Every line below between the one holding "make -C /OpenROAD-flow-scripts/flow" and the one holding "When run B is", inclusive, should be copied exactly, and no other line.
::: Data to process :::
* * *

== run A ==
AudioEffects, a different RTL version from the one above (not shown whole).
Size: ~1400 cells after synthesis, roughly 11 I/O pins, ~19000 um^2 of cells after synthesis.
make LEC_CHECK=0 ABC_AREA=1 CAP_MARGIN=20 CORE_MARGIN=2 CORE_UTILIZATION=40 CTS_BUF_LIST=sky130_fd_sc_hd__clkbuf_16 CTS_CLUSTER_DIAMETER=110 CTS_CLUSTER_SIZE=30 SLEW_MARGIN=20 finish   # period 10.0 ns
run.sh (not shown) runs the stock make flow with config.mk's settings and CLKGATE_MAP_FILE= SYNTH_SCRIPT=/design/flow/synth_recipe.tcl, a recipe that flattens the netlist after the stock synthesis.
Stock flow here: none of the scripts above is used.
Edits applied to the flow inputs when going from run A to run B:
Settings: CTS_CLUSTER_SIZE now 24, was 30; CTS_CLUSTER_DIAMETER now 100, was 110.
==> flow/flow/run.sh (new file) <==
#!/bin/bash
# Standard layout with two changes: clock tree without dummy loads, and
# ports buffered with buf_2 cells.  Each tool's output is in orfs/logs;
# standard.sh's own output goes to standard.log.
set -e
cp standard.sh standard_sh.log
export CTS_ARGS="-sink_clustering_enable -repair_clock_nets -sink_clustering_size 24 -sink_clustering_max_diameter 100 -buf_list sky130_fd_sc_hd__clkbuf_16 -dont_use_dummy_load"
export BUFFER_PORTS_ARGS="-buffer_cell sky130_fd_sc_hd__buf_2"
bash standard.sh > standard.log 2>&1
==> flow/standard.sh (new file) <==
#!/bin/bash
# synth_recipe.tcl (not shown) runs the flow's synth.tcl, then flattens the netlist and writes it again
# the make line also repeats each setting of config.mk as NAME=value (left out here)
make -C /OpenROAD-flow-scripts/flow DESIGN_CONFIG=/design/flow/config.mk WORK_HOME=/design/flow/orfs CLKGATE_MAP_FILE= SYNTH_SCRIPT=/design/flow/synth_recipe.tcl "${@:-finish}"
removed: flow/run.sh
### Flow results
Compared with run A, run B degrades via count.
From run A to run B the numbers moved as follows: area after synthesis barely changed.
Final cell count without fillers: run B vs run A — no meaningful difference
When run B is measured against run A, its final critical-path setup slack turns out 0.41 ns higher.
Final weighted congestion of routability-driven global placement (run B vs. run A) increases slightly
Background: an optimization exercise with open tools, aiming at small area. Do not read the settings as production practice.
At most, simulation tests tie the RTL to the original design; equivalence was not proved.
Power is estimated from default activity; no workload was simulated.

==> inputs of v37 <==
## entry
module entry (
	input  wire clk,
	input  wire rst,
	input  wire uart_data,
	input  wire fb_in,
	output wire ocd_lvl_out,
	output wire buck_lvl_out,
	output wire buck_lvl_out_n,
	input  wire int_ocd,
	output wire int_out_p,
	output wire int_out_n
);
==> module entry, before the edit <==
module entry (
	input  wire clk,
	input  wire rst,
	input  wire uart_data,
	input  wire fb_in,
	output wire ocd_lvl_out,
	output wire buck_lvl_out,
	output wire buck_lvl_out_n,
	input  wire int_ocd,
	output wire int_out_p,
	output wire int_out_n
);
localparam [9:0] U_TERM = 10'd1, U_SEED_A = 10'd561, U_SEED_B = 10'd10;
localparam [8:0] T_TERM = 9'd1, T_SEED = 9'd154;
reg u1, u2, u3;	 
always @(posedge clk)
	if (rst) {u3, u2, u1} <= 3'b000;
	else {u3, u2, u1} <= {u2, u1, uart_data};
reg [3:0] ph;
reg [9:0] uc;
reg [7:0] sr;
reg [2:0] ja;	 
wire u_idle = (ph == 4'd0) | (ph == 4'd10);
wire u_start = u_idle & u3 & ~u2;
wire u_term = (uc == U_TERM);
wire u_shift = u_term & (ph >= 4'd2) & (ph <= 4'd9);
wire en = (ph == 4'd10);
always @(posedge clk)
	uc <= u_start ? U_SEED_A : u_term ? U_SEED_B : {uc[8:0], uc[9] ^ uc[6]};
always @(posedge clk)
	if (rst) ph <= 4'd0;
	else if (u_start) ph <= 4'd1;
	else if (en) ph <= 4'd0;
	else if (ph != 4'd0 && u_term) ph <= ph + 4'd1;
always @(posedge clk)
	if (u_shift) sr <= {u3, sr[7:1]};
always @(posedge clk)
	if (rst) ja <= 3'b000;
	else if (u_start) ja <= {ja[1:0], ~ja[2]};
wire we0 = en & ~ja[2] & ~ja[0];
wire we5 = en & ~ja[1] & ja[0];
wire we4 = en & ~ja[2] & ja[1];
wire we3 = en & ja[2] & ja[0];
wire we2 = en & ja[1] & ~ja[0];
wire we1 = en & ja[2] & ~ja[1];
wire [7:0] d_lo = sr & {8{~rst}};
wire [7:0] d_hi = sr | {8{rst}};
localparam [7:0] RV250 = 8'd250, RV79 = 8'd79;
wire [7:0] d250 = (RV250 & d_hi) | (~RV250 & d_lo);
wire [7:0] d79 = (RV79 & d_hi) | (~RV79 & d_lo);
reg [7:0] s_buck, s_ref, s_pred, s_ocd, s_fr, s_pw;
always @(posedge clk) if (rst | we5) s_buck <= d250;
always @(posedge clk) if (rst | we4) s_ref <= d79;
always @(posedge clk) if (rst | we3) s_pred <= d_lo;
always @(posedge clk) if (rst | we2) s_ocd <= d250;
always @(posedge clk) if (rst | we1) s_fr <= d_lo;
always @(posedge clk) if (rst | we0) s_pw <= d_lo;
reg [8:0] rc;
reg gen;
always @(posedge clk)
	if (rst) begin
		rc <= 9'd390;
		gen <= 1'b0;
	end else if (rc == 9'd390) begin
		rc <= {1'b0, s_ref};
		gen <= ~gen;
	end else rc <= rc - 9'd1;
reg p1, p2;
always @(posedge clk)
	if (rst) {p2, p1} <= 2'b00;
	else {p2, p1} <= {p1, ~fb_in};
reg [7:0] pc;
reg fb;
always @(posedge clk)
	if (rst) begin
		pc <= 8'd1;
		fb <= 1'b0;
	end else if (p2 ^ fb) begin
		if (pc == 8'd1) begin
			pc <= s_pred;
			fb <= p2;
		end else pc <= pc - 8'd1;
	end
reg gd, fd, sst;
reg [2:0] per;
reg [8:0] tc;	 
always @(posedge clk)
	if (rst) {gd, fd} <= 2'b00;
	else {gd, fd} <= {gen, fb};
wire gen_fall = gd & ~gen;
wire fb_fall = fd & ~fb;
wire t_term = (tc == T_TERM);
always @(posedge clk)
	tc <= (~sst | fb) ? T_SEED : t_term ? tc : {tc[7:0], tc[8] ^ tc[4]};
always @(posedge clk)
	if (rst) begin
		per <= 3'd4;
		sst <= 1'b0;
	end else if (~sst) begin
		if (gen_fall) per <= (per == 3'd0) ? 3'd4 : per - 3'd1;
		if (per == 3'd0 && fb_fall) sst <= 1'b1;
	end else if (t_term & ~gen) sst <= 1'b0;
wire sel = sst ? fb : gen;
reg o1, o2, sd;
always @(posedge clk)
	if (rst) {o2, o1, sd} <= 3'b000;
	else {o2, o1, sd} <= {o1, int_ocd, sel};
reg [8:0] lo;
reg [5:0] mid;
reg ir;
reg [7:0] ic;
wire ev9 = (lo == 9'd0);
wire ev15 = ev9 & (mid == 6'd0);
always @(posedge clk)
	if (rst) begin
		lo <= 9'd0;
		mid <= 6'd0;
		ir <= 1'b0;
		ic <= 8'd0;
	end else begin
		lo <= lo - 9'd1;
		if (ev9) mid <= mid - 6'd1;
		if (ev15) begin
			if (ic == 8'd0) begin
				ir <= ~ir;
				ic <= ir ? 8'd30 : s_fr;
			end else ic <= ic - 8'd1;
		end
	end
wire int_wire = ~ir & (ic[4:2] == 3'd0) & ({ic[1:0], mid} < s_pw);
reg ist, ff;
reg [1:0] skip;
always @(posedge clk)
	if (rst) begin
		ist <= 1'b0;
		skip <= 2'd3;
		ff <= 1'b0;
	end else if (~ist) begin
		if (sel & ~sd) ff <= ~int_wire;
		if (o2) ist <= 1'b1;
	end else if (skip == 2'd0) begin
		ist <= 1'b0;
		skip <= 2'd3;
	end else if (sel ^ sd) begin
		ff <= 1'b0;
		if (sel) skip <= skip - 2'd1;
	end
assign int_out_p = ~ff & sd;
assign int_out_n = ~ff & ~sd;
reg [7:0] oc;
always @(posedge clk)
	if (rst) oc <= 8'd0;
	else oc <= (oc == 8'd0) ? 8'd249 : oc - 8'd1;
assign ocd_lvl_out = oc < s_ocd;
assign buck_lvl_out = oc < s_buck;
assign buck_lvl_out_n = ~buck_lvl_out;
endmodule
:::
> [Written solution]
make -C /OpenROAD-flow-scripts/flow DESIGN_CONFIG=/design/flow/config.mk WORK_HOME=/design/flow/orfs CLKGATE_MAP_FILE= SYNTH_SCRIPT=/design/flow/synth_recipe.tcl "${@:-finish}"
removed: flow/run.sh
### Flow results
Compared with run A, run B degrades via count.
From run A to run B the numbers moved as follows: area after synthesis barely changed.
Final cell count without fillers: run B vs run A — no meaningful difference
When run B is measured against run A, its final critical-path setup slack turns out 0.41 ns higher.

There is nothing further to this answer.